Data for this exercise:
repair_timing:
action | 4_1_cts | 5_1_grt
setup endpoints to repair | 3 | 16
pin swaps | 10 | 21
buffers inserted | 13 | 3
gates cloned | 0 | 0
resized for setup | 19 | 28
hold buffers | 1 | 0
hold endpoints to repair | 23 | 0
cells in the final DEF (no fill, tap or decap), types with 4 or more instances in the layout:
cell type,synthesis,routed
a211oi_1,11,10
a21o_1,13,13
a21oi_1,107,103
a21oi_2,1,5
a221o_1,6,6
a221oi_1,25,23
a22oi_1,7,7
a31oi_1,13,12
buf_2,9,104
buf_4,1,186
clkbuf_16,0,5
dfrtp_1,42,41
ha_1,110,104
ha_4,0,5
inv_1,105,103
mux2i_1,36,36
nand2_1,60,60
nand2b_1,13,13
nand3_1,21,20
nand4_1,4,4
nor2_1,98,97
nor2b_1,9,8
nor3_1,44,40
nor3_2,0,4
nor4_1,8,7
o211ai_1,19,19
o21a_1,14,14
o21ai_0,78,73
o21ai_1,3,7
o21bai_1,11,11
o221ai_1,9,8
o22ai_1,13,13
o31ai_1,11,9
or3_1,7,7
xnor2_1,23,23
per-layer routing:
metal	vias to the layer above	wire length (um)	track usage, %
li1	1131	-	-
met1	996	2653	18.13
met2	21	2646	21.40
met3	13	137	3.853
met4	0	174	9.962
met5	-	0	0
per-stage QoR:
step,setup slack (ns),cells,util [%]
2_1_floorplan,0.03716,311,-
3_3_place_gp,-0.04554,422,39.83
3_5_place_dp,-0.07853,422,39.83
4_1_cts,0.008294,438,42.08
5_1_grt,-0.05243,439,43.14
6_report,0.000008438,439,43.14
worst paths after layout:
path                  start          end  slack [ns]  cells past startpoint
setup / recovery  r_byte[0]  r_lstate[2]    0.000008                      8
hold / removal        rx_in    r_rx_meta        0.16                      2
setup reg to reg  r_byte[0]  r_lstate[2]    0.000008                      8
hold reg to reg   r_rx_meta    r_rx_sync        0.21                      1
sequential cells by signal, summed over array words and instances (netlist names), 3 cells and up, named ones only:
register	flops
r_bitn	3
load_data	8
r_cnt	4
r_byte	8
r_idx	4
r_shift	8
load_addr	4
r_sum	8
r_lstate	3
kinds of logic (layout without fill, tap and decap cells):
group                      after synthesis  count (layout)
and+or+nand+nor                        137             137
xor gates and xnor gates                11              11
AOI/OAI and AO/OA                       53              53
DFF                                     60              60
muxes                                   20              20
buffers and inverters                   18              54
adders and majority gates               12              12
**config.mk**
```make
export PLATFORM = sky130hd
export DESIGN_NAME = fetch_queue_stage_flat
export DESIGN_NICKNAME = d
export VERILOG_FILES = /design/src/rtl/fetch_queue_stage_pkg.sv /design/src/rtl/fetch_queue_stage_if.sv /design/src/rtl/fetch_queue_stage_fifo.sv /design/src/rtl/fetch_queue_stage.sv /design/src/flat_wrapper.sv
export SDC_FILE = /design/constraint.sdc
export NUM_CORES = 1
export LEC_CHECK = 0
export BUFFER_PORTS_ARGS = -buffer_cell sky130_fd_sc_hd__buf_2
export CAP_MARGIN = 20
export CORE_ASPECT_RATIO = 0.75
export CORE_MARGIN = 4
export CORE_UTILIZATION = 30
export CTS_CLUSTER_SIZE = 20
export DETAILED_ROUTE_END_ITERATION = 8
export HOLD_SLACK_MARGIN = 0.1
export MAX_ROUTING_LAYER = met4
export PLACE_DENSITY_LB_ADDON = 0.05
export SLEW_MARGIN = 30
export SYNTH_ARGS = -nofsm -noshare
export SYNTH_HDL_FRONTEND = slang
export SYNTH_HIERARCHICAL = 1
export SYNTH_SLANG_ARGS = --single-unit
```
**constraint.sdc**
```tcl
create_clock -name clock -period 2.81 [get_ports clock]
set_input_delay 0.281 -clock clock [delete_from_list [all_inputs] [get_ports clock]]
set_output_delay 0.281 -clock clock [all_outputs]
set_load 0.02 [all_outputs]
```
**src/rtl/fetch_queue_stage_pkg.sv**
```systemverilog
// Shared types and constants for the fetch queue stage slice.
package fetch_pkg;

  localparam int unsigned FETCH_DATA_WIDTH = 32;
  localparam logic [FETCH_DATA_WIDTH-1:0] FETCH_RESET_PC = '0;
  localparam int unsigned FETCH_PC_STEP = 4;

  // One buffered fetch: the address it was fetched from and the returned word.
  typedef struct packed {
    logic [FETCH_DATA_WIDTH-1:0] pc;
    logic [FETCH_DATA_WIDTH-1:0] instr;
  } fetch_entry_t;

endpackage

```
**src/rtl/fetch_queue_stage_if.sv**
```systemverilog
// Fetch stage bus: instruction memory port, execute redirect and decode handshake.
interface fetch_queue_stage_if
  import fetch_pkg::*;
#(
  parameter int unsigned DATA_WIDTH = FETCH_DATA_WIDTH
);

  logic                  imem_req;
  logic [DATA_WIDTH-1:0] imem_addr;
  logic [DATA_WIDTH-1:0] imem_rdata;
  logic                  stall_in;
  logic                  redirect_valid;
  logic [DATA_WIDTH-1:0] redirect_pc;
  logic                  out_valid;
  logic [DATA_WIDTH-1:0] out_pc;
  logic [DATA_WIDTH-1:0] out_instr;

  // Fetch stage side.
  modport master (
    output imem_req, imem_addr, out_valid, out_pc, out_instr,
    input  imem_rdata, stall_in, redirect_valid, redirect_pc
  );

  // Memory / decode / execute side.
  modport slave (
    input  imem_req, imem_addr, out_valid, out_pc, out_instr,
    output imem_rdata, stall_in, redirect_valid, redirect_pc
  );

endinterface

```
**src/rtl/fetch_queue_stage_fifo.sv**
```systemverilog
// Synchronous FIFO of fetch entries with flush; pointers wrap naturally.
module fetch_fifo
  import fetch_pkg::*;
#(
  parameter int unsigned DEPTH   = 4,
  parameter type         entry_t = fetch_entry_t
) (
  input  logic                   clock,
  input  logic                   reset,
  input  logic                   flush_i,
  input  logic                   push_i,
  input  logic                   pop_i,
  input  entry_t                 push_data_i,
  output entry_t                 head_o,
  output logic [$clog2(DEPTH):0] count_o,
  output logic                   empty_o,
  output logic                   full_o
);

  localparam int unsigned PTR_W = $clog2(DEPTH);
  localparam int unsigned CNT_W = PTR_W + 1;

  entry_t             mem_q [DEPTH];
  logic [PTR_W-1:0]   head_q, head_d;
  logic [PTR_W-1:0]   tail_q, tail_d;
  logic [CNT_W-1:0]   count_q, count_d;
  logic               do_push, do_pop;

  // Next pointer/count state; flush empties the queue and overrides push/pop.
  always_comb begin
    do_push = push_i && !flush_i;
    do_pop  = pop_i && !flush_i && (count_q != '0);
    head_d  = head_q;
    tail_d  = tail_q;
    count_d = count_q;
    if (flush_i) begin
      head_d  = tail_q;
      count_d = '0;
    end else begin
      if (do_push) tail_d = tail_q + PTR_W'(1);
      if (do_pop)  head_d = head_q + PTR_W'(1);
      if (do_push && !do_pop)      count_d = count_q + CNT_W'(1);
      else if (do_pop && !do_push) count_d = count_q - CNT_W'(1);
    end
  end

  // Pointer and occupancy registers.
  always_ff @(posedge clock) begin
    if (reset) begin
      head_q  <= '0;
      tail_q  <= '0;
      count_q <= '0;
    end else begin
      head_q  <= head_d;
      tail_q  <= tail_d;
      count_q <= count_d;
    end
  end

  // Entry storage; contents need no reset since the count gates visibility.
  always_ff @(posedge clock) begin
    if (do_push) mem_q[tail_q] <= push_data_i;
  end

  // Head view and status flags.
  always_comb begin
    head_o  = mem_q[head_q];
    count_o = count_q;
    empty_o = (count_q == '0);
    full_o  = (count_q == CNT_W'(DEPTH));
  end

endmodule

```
**src/rtl/fetch_queue_stage.sv**
```systemverilog
// Prefetching fetch stage: issues sequential reads to a 1-cycle instruction
// memory, buffers returned words with their PCs and hands them to decode.
// Optional macro FETCH_QUEUE_PERF_COUNTERS_EN adds saturating perf counters.
module fetch_queue_stage
  import fetch_pkg::*;
#(
  parameter int unsigned           DATA_WIDTH  = FETCH_DATA_WIDTH,
  parameter int unsigned           QUEUE_DEPTH = 4,
  parameter logic [DATA_WIDTH-1:0] RESET_PC    = DATA_WIDTH'(FETCH_RESET_PC),
  parameter int unsigned           PC_STEP     = FETCH_PC_STEP
) (
  input  logic                clock,
  input  logic                reset,
  fetch_queue_stage_if.master bus
`ifdef FETCH_QUEUE_PERF_COUNTERS_EN
  ,
  output logic [31:0]         perf_stall_cycles,
  output logic [31:0]         perf_flushes,
  output logic [31:0]         perf_full_cycles
`endif
);

  localparam int unsigned CNT_W = $clog2(QUEUE_DEPTH) + 1;

  typedef struct packed {
    logic [DATA_WIDTH-1:0] pc;
    logic [DATA_WIDTH-1:0] instr;
  } entry_t;

  logic [DATA_WIDTH-1:0] pc_q, pc_d;
  logic [DATA_WIDTH-1:0] req_pc_q;
  logic                  inflight_q;
  logic                  squash_q;
  logic                  issue, push, pop;
  logic [CNT_W-1:0]      count;
  logic [CNT_W:0]        occupancy;
  logic                  empty, full;
  entry_t                push_entry, head_entry;

  // Issue/credit decision: queued plus in-flight words never exceed the depth,
  // so every returning word is guaranteed a slot.
  always_comb begin
    occupancy  = {1'b0, count} + {{CNT_W{1'b0}}, inflight_q};
    issue      = !reset && !bus.redirect_valid && (occupancy < (CNT_W+1)'(QUEUE_DEPTH));
    push       = inflight_q && !squash_q && !bus.redirect_valid;
    pop        = !empty && !bus.stall_in && !bus.redirect_valid;
    push_entry = '{pc: req_pc_q, instr: bus.imem_rdata};
    pc_d       = pc_q;
    if (bus.redirect_valid) pc_d = {bus.redirect_pc[DATA_WIDTH-1:2], 2'b00};
    else if (issue)         pc_d = pc_q + DATA_WIDTH'(PC_STEP);
  end

  // Fetch PC, return tracking and squash of a response made stale by a redirect.
  always_ff @(posedge clock) begin
    if (reset) begin
      pc_q       <= RESET_PC;
      req_pc_q   <= '0;
      inflight_q <= 1'b0;
      squash_q   <= 1'b0;
    end else begin
      pc_q       <= pc_d;
      inflight_q <= issue;
      squash_q   <= bus.redirect_valid;
      if (issue) req_pc_q <= pc_q;
    end
  end

  fetch_fifo #(
    .DEPTH   (QUEUE_DEPTH),
    .entry_t (entry_t)
  ) u_fifo (
    .clock       (clock),
    .reset       (reset),
    .flush_i     (bus.redirect_valid),
    .push_i      (push),
    .pop_i       (pop),
    .push_data_i (push_entry),
    .head_o      (head_entry),
    .count_o     (count),
    .empty_o     (empty),
    .full_o      (full)
  );

  // Memory request and decode-side view of the queue head (zero when empty).
  always_comb begin
    bus.imem_req  = issue;
    bus.imem_addr = pc_q;
    bus.out_valid = !empty;
    bus.out_pc    = empty ? '0 : head_entry.pc;
    bus.out_instr = empty ? '0 : head_entry.instr;
  end

  // A push into a full queue without a matching pop means credit accounting broke.
  always_ff @(posedge clock) begin
    if (!reset) assert (!(push && full && !pop));
  end

`ifdef FETCH_QUEUE_PERF_COUNTERS_EN
  logic [31:0] perf_stall_q, perf_flush_q, perf_full_q;

  // Saturating event counters: stalled head, redirects, full-queue cycles.
  always_ff @(posedge clock) begin
    if (reset) begin
      perf_stall_q <= '0;
      perf_flush_q <= '0;
      perf_full_q  <= '0;
    end else begin
      if (!empty && bus.stall_in && (perf_stall_q != '1)) perf_stall_q <= perf_stall_q + 32'd1;
      if (bus.redirect_valid && (perf_flush_q != '1))     perf_flush_q <= perf_flush_q + 32'd1;
      if (full && (perf_full_q != '1))                     perf_full_q  <= perf_full_q + 32'd1;
    end
  end

  // Counter outputs.
  always_comb begin
    perf_stall_cycles = perf_stall_q;
    perf_flushes      = perf_flush_q;
    perf_full_cycles  = perf_full_q;
  end
`endif

endmodule

```
**src/flat_wrapper.sv**
```systemverilog
// flat-port wrapper written by rule: the top's interface ports become plain ports
module fetch_queue_stage_flat import fetch_pkg::*;
#(
  parameter int unsigned           DATA_WIDTH  = FETCH_DATA_WIDTH,
  parameter int unsigned           QUEUE_DEPTH = 4,
  parameter logic [DATA_WIDTH-1:0] RESET_PC    = DATA_WIDTH'(FETCH_RESET_PC),
  parameter int unsigned           PC_STEP     = FETCH_PC_STEP
)
  (clock, reset, bus_imem_req, bus_imem_addr, bus_out_valid, bus_out_pc, bus_out_instr, bus_imem_rdata, bus_stall_in, bus_redirect_valid, bus_redirect_pc);
  fetch_queue_stage_if #(.DATA_WIDTH(DATA_WIDTH)) bus_i ();
  input  logic clock;
  input  logic reset;
  output wire logic [$bits(bus_i.imem_req)-1:0] bus_imem_req;
  output wire logic [$bits(bus_i.imem_addr)-1:0] bus_imem_addr;
  output wire logic [$bits(bus_i.out_valid)-1:0] bus_out_valid;
  output wire logic [$bits(bus_i.out_pc)-1:0] bus_out_pc;
  output wire logic [$bits(bus_i.out_instr)-1:0] bus_out_instr;
  input wire logic [$bits(bus_i.imem_rdata)-1:0] bus_imem_rdata;
  input wire logic [$bits(bus_i.stall_in)-1:0] bus_stall_in;
  input wire logic [$bits(bus_i.redirect_valid)-1:0] bus_redirect_valid;
  input wire logic [$bits(bus_i.redirect_pc)-1:0] bus_redirect_pc;
  assign bus_imem_req = bus_i.imem_req;
  assign bus_imem_addr = bus_i.imem_addr;
  assign bus_out_valid = bus_i.out_valid;
  assign bus_out_pc = bus_i.out_pc;
  assign bus_out_instr = bus_i.out_instr;
  assign bus_i.imem_rdata = bus_imem_rdata;
  assign bus_i.stall_in = bus_stall_in;
  assign bus_i.redirect_valid = bus_redirect_valid;
  assign bus_i.redirect_pc = bus_redirect_pc;
  fetch_queue_stage #(.DATA_WIDTH(DATA_WIDTH), .QUEUE_DEPTH(QUEUE_DEPTH), .RESET_PC(RESET_PC), .PC_STEP(PC_STEP)) u_core (.clock(clock), .reset(reset), .bus(bus_i));
endmodule
```
==> flow_summary.yaml, run 1 <==
clocking:
  cts_tree: "yes"
  insertion_delay_ns: 0.51
  cts-buffers-inserted: 37
  clkSinkCount: 327
  cts_max_level: 2
  clockRootBuffer: "clkbuf_16"
  clock_path_buffers: 3
  clkSlewWorstSetupHoldPaths_ns: 0.06
drt:
  vias_per_cell: 4.533
  drtPass1Iterations: 4
  wire_per_inst_um: 19.75
  ant_nets: 0
  vias: 7498
  drt_iter0_drc: 349
  drc: 0
  drt_wl_total_um: 32670
worst_setup_path:
  required_ns: 2.53
  critPathBufInv: 2
  crit_chain: "buf_12, mux4_1, nor2b_1, buf_2"
  cp.arrival_ns: 2.31
  cpPeakStageDelay_ns: 0.66
  path_class: "reg -> out"
  crit_family: "multiplexers"
  worst_setup_path_start_kind: "register"
  end_kind: "output port"
  cp_max_fo: 26
  critPathSlowestCell: "mux4_1"
hold_path:
  hold_path_class: "in -> reg"
synth:
  syn_inst: 804
  yosysWarnings: 6
  syn_area_sq_mm: 0.01312
  syn_avg_cell_area_sq_um: 16.32
die:
  die_h_um: 189.1
  rows: 66
  die_w_um: 249.5
  die_area_sq_mm: 0.04718
  initial_core_util_pct: 30.32
  io-pin-count: 166
  core_region_area_sq_mm: 0.04327
placed_design:
  hpwl_um: 20220
  globalplace.congestion: 0.7204
  dp.cells: 1529
  port_buffers: 161
timing:
  slew_violations: 0
  hold_violations: 0
  tightest_slew_ns: 0.8608
  finalSetupViolations: 0
  skew_ns: 0.01142
  period_needed_ns: 2.590
  fin_crit_sh_pct: 92.16
  fin_setup_tns_ns: 0
  grt_setup_unrepaired: "no"
  slew_headroom_pct: 42.61
  max_freq_mhz: 386.1
layout:
  antenna_cells: 0
  drive_gt1_share_pct: 28.90
  fin_util_pct: 37.86
  stdcell_count: 1654
  fin_nets: 1126
  area_growth_pct: 24.84
global_routing:
  grt_pass1_vias: 7861
  use_met2_pct: 22.06
  antenna_found_initial: 1
  grt_max_degree: 69
  grtUsageTotal_pct: 14.24
  use_met1_pct: 19.60
  grt_pass1_wl_um: 50190
  grt_util_met3_pct: 2.829
  grt.busiest_layer: "met2"
  grt_overflow_total: 0
power_and_ir_drop:
  p_leak_nw: 5.736
  peakVddDrop_v: 0.0003581
  cellPowerDensity_mw_per_mm2: 630.4
flow_run:
  cap_viol_max_count: 0
status:
  status: "completed"
### src/rtl/mem_port_arbiter_pkg.sv
// mem_port_arbiter_pkg: shared memory-visit codes, sizing and arbiter state encoding
package mem_port_arbiter_pkg;
  localparam int ADDR_WIDTH = 17;
  localparam int LEN = 32;
  localparam int ENTRY_INDEX_SIZE = 3;
  localparam int BURST_BEATS = 8;
  localparam int STARVE_LIMIT = 4;
  localparam int CNT_W = ENTRY_INDEX_SIZE + 1;
  localparam logic [1:0] MEM_NOP = 2'b00;
  localparam logic [1:0] MEM_READ = 2'b01;
  localparam logic [1:0] MEM_WRITE = 2'b10;
  localparam logic [1:0] MEM_READ_BURST = 2'b11;
  localparam logic [1:0] MEM_FINISHED = 2'b00;
  localparam logic [1:0] MEM_DATA_WORKING = 2'b01;
  typedef enum logic [2:0] {IDLE, I_RD, D_RD, D_BURST, D_WR, COOL} arb_state_e;
endpackage
### config.mk
export PLATFORM = sky130hd
export DESIGN_NAME = glb_read_streamer
export DESIGN_NICKNAME = d
export VERILOG_FILES = /design/src/rtl/glb_read_streamer_pkg.sv /design/src/rtl/glb_stream_fifo.sv /design/src/rtl/glb_read_streamer.sv
export SDC_FILE = /design/constraint.sdc
export NUM_CORES = 1
export LEC_CHECK = 0
export BUFFER_PORTS_ARGS = -buffer_cell sky130_fd_sc_hd__buf_2
export CORE_AREA = 2 2 139 141
export DETAILED_ROUTE_END_ITERATION = 7
export DIE_AREA = 0 0 141 143
export PLACE_DENSITY = 0.69
export SLEW_MARGIN = 20
export SYNTH_ARGS = -nofsm -noshare
export SYNTH_HDL_FRONTEND = slang
export SYNTH_SLANG_ARGS = --single-unit
### constraint.sdc
create_clock -name clk -period 6.25 [get_ports clk]
set_clock_uncertainty 0.2 [all_clocks]
set_input_delay 1.25 -clock clk [delete_from_list [all_inputs] [get_ports clk]]
set_output_delay 1.25 -clock clk [all_outputs]
set_load 0.05 [all_outputs]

Work order: In this exercise, copy only the lines from the opening line of the material through the line where "setup reg to" appears.

Solution for this problem:
repair_timing:
action | 4_1_cts | 5_1_grt
setup endpoints to repair | 3 | 16
pin swaps | 10 | 21
buffers inserted | 13 | 3
gates cloned | 0 | 0
resized for setup | 19 | 28
hold buffers | 1 | 0
hold endpoints to repair | 23 | 0
cells in the final DEF (no fill, tap or decap), types with 4 or more instances in the layout:
cell type,synthesis,routed
a211oi_1,11,10
a21o_1,13,13
a21oi_1,107,103
a21oi_2,1,5
a221o_1,6,6
a221oi_1,25,23
a22oi_1,7,7
a31oi_1,13,12
buf_2,9,104
buf_4,1,186
clkbuf_16,0,5
dfrtp_1,42,41
ha_1,110,104
ha_4,0,5
inv_1,105,103
mux2i_1,36,36
nand2_1,60,60
nand2b_1,13,13
nand3_1,21,20
nand4_1,4,4
nor2_1,98,97
nor2b_1,9,8
nor3_1,44,40
nor3_2,0,4
nor4_1,8,7
o211ai_1,19,19
o21a_1,14,14
o21ai_0,78,73
o21ai_1,3,7
o21bai_1,11,11
o221ai_1,9,8
o22ai_1,13,13
o31ai_1,11,9
or3_1,7,7
xnor2_1,23,23
per-layer routing:
metal	vias to the layer above	wire length (um)	track usage, %
li1	1131	-	-
met1	996	2653	18.13
met2	21	2646	21.40
met3	13	137	3.853
met4	0	174	9.962
met5	-	0	0
per-stage QoR:
step,setup slack (ns),cells,util [%]
2_1_floorplan,0.03716,311,-
3_3_place_gp,-0.04554,422,39.83
3_5_place_dp,-0.07853,422,39.83
4_1_cts,0.008294,438,42.08
5_1_grt,-0.05243,439,43.14
6_report,0.000008438,439,43.14
worst paths after layout:
path                  start          end  slack [ns]  cells past startpoint
setup / recovery  r_byte[0]  r_lstate[2]    0.000008                      8
hold / removal        rx_in    r_rx_meta        0.16                      2
setup reg to reg  r_byte[0]  r_lstate[2]    0.000008                      8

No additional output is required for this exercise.